FutureBrownSpace (FBS) is an artistic research initiative of Afro-Diasporic practitioners, based in Black Studies, dedicated to creating nourishing spaces for people of the global majority to develop their projects (of art, of being, of activism or community.) It also delivers platforms for institutional conversations around racialization in Sweden.
Aim and research questions
This then, is a two-fold research in experimental black pedagogy based in performance practice and black study that hopes 1) to mitigate the subtle but pervasive violence that performs on the non-white psyche in public and institutional Swedish space in the form of minority stress, unconscious racism, double labour et al… 2) to bring our intimate experience and ethnographic expertise of the phenomenon of unconscious racism into a healing pedagogic encounter with institutions and organizations.

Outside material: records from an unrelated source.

<file path="src/rtl/hsv_core_commit.sv">
// hsv_core_commit: in-order retirement stage that writes the register file and drives the ctrlstatus sideband.
// Optional feature: define HSV_CORE_COMMIT_MISALIGN_TRAP_EN to turn misaligned jump targets into traps.
// in_data packs NUM_UNITS commit_data_t records; unit i sits at [i*CW +: CW], with fields ordered MSB-first:
// token, pc, next_pc, rd, rd_value, writeback, trap, trap_cause, trap_value, mode_return, jump, irq_boundary.
module hsv_core_commit #(
  parameter int unsigned NUM_UNITS = 5,
  parameter int unsigned TOKEN_W   = 4
) (
  input  logic                                 clk_core,
  input  logic                                 rst_core,
  input  logic                                 flush_req,
  output logic                                 flush_ack,
  input  logic [NUM_UNITS*(TOKEN_W+143)-1:0]   in_data,
  input  logic [NUM_UNITS-1:0]                 in_valid,
  output logic [NUM_UNITS-1:0]                 in_ready,
  output logic [TOKEN_W-1:0]                   commit_token,
  output logic                                 rf_wr_en,
  output logic [4:0]                           rf_wr_addr,
  output logic [31:0]                          rf_wr_data,
  output logic                                 ctrl_commit,
  output logic                                 ctrl_flush_begin,
  output logic                                 ctrl_trap,
  output logic [4:0]                           ctrl_trap_cause,
  output logic [31:0]                          ctrl_trap_value,
  output logic                                 ctrl_mode_return,
  output logic [31:0]                          ctrl_next_pc,
  input  logic                                 ctrl_wait_irq,
  input  logic                                 ctrl_begin_irq
);

  typedef struct packed {
    logic [TOKEN_W-1:0] token;
    logic [31:0]        pc;
    logic [31:0]        next_pc;
    logic [4:0]         rd;
    logic [31:0]        rd_value;
    logic               writeback;
    logic               trap;
    logic [4:0]         trap_cause;
    logic [31:0]        trap_value;
    logic               mode_return;
    logic               jump;
    logic               irq_boundary;
  } commit_data_t;

  localparam int unsigned CW = $bits(commit_data_t);

  typedef enum logic [1:0] {
    ST_RUN   = 2'd0,
    ST_DRAIN = 2'd1,
    ST_FLUSH = 2'd2
  } state_e;

  state_e               state_q, state_d;
  commit_data_t         units [NUM_UNITS];
  logic [NUM_UNITS-1:0] match;
  logic [NUM_UNITS-1:0] grant;
  logic                 sel_found;
  commit_data_t         sel;
  logic                 accept;
  logic                 misalign;
  logic                 trap_eff;
  logic [4:0]           trap_cause_eff;
  logic [31:0]          trap_value_eff;
  logic                 redirect;

  logic [TOKEN_W-1:0]   token_q, token_d;
  logic                 flush_ack_q, flush_ack_d;
  logic                 rf_wr_en_q, rf_wr_en_d;
  logic [4:0]           rf_wr_addr_q, rf_wr_addr_d;
  logic [31:0]          rf_wr_data_q, rf_wr_data_d;
  logic                 commit_q, commit_d;
  logic                 flush_begin_q, flush_begin_d;
  logic                 trap_q, trap_d;
  logic [4:0]           trap_cause_q, trap_cause_d;
  logic [31:0]          trap_value_q, trap_value_d;
  logic                 mode_return_q, mode_return_d;
  logic [31:0]          next_pc_q, next_pc_d;

  // ctrl_begin_irq only orders events inside the ctrlstatus FSM; pc is carried for tracing only.
  logic unused_ok;
  assign unused_ok = ^{ctrl_begin_irq, sel.pc};

  // Unpack producer records and flag the ones holding the expected token.
  always_comb begin
    match = '0;
    for (int i = 0; i < int'(NUM_UNITS); i++) begin
      units[i] = in_data[i*CW +: CW];
      match[i] = in_valid[i] && (units[i].token == token_q);
    end
  end

  // Lowest matching index wins; the descending scan lets the lowest overwrite last.
  always_comb begin
    grant     = '0;
    sel_found = 1'b0;
    sel       = '0;
    for (int i = int'(NUM_UNITS) - 1; i >= 0; i--) begin
      if (match[i]) begin
        grant     = '0;
        grant[i]  = 1'b1;
        sel_found = 1'b1;
        sel       = units[i];
      end
    end
  end

`ifdef HSV_CORE_COMMIT_MISALIGN_TRAP_EN
  assign misalign = sel.jump && !sel.trap && (sel.next_pc[1:0] != 2'b00);
`else
  assign misalign = 1'b0;
`endif

  assign trap_eff       = sel.trap || misalign;
  assign trap_cause_eff = misalign ? 5'd0 : sel.trap_cause;
  assign trap_value_eff = misalign ? sel.next_pc : sel.trap_value;
  assign redirect       = sel.jump || trap_eff || sel.mode_return;

  always_ff @(posedge clk_core or posedge rst_core) begin
    if (rst_core) begin
      state_q <= ST_RUN;
    end else begin
      state_q <= state_d;
    end
  end

  always_comb begin
    state_d = state_q;
    unique case (state_q)
      ST_RUN: begin
        if (flush_req) begin
          state_d = ST_FLUSH;
        end else if (accept && redirect) begin
          state_d = ST_DRAIN;
        end
      end
      ST_DRAIN: begin
        if (flush_req) begin
          state_d = ST_FLUSH;
        end
      end
      ST_FLUSH: begin
        if (!flush_req) begin
          state_d = ST_RUN;
        end
      end
      default: state_d = ST_RUN;
    endcase
  end

  // Handshake and next values of every registered output.
  always_comb begin
    accept        = 1'b0;
    in_ready      = '0;
    token_d       = token_q;
    flush_ack_d   = 1'b0;
    commit_d      = 1'b0;
    rf_wr_en_d    = 1'b0;
    rf_wr_addr_d  = rf_wr_addr_q;
    rf_wr_data_d  = rf_wr_data_q;
    flush_begin_d = 1'b0;
    trap_d        = 1'b0;
    mode_return_d = 1'b0;
    trap_cause_d  = trap_cause_q;
    trap_value_d  = trap_value_q;
    next_pc_d     = next_pc_q;

    if ((state_q == ST_RUN) && !flush_req && sel_found &&
        (!ctrl_wait_irq || sel.irq_boundary)) begin
      accept = 1'b1;
    end
    if (accept) begin
      in_ready      = grant;
      token_d       = token_q + TOKEN_W'(1);
      commit_d      = 1'b1;
      rf_wr_en_d    = sel.writeback && !trap_eff && (sel.rd != 5'd0);
      flush_begin_d = redirect;
      trap_d        = trap_eff;
      mode_return_d = sel.mode_return;
      trap_cause_d  = trap_cause_eff;
      trap_value_d  = trap_value_eff;
      next_pc_d     = sel.next_pc;
      if (rf_wr_en_d) begin
        rf_wr_addr_d = sel.rd;
        rf_wr_data_d = sel.rd_value;
      end
    end
    // The token restarts while the pipeline is being flushed.
    if (state_d == ST_FLUSH) begin
      token_d     = '0;
      flush_ack_d = 1'b1;
    end
  end

  always_ff @(posedge clk_core or posedge rst_core) begin
    if (rst_core) begin
      token_q       <= '0;
      flush_ack_q   <= 1'b0;
      commit_q      <= 1'b0;
      rf_wr_en_q    <= 1'b0;
      rf_wr_addr_q  <= '0;
      rf_wr_data_q  <= '0;
      flush_begin_q <= 1'b0;
      trap_q        <= 1'b0;
      trap_cause_q  <= '0;
      trap_value_q  <= '0;
      mode_return_q <= 1'b0;
      next_pc_q     <= '0;
    end else begin
      token_q       <= token_d;
      flush_ack_q   <= flush_ack_d;
      commit_q      <= commit_d;
      rf_wr_en_q    <= rf_wr_en_d;
      rf_wr_addr_q  <= rf_wr_addr_d;
      rf_wr_data_q  <= rf_wr_data_d;
      flush_begin_q <= flush_begin_d;
      trap_q        <= trap_d;
      trap_cause_q  <= trap_cause_d;
      trap_value_q  <= trap_value_d;
      mode_return_q <= mode_return_d;
      next_pc_q     <= next_pc_d;
    end
  end

  assign commit_token     = token_q;
  assign flush_ack        = flush_ack_q;
  assign ctrl_commit      = commit_q;
  assign rf_wr_en         = rf_wr_en_q;
  assign rf_wr_addr       = rf_wr_addr_q;
  assign rf_wr_data       = rf_wr_data_q;
  assign ctrl_flush_begin = flush_begin_q;
  assign ctrl_trap        = trap_q;
  assign ctrl_trap_cause  = trap_cause_q;
  assign ctrl_trap_value  = trap_value_q;
  assign ctrl_mode_return = mode_return_q;
  assign ctrl_next_pc     = next_pc_q;

endmodule
</file>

Research implementation and anticipated impact
The core of our practice is study – or you could say the core of our study is practice. The daily practice of being black or blackened. Because our study is the groove, the taste, the prayer, our scholarship, our moves, our lineage, our perfume, our roots, our looking fine, our laughter – our practice is black, black study, black consciousness, blackity black story and myth and historiography. It’s an “Is this black enuff for you?” ontology, distinct from science’s dodgy divisive methodologies, for anyone, anyone who wishes to appreciate, and join in its significance for a more coalitional less neo-colonial future; whether your access to it is through the brown, the queer, the decolonial, the neurodivergent, the transitional, whether you find black affinities with your class struggle, gender battles or variously abled superpowers, if you can move with it, tremble with it, let it break you out of abstraction and shake some non-censored sense into you, then you can be with us in Black Study. We do this through public seminars, workshops, performances, collaborations, institutional activism, community work, video work and through our publishing efforts at FutureBrownPress.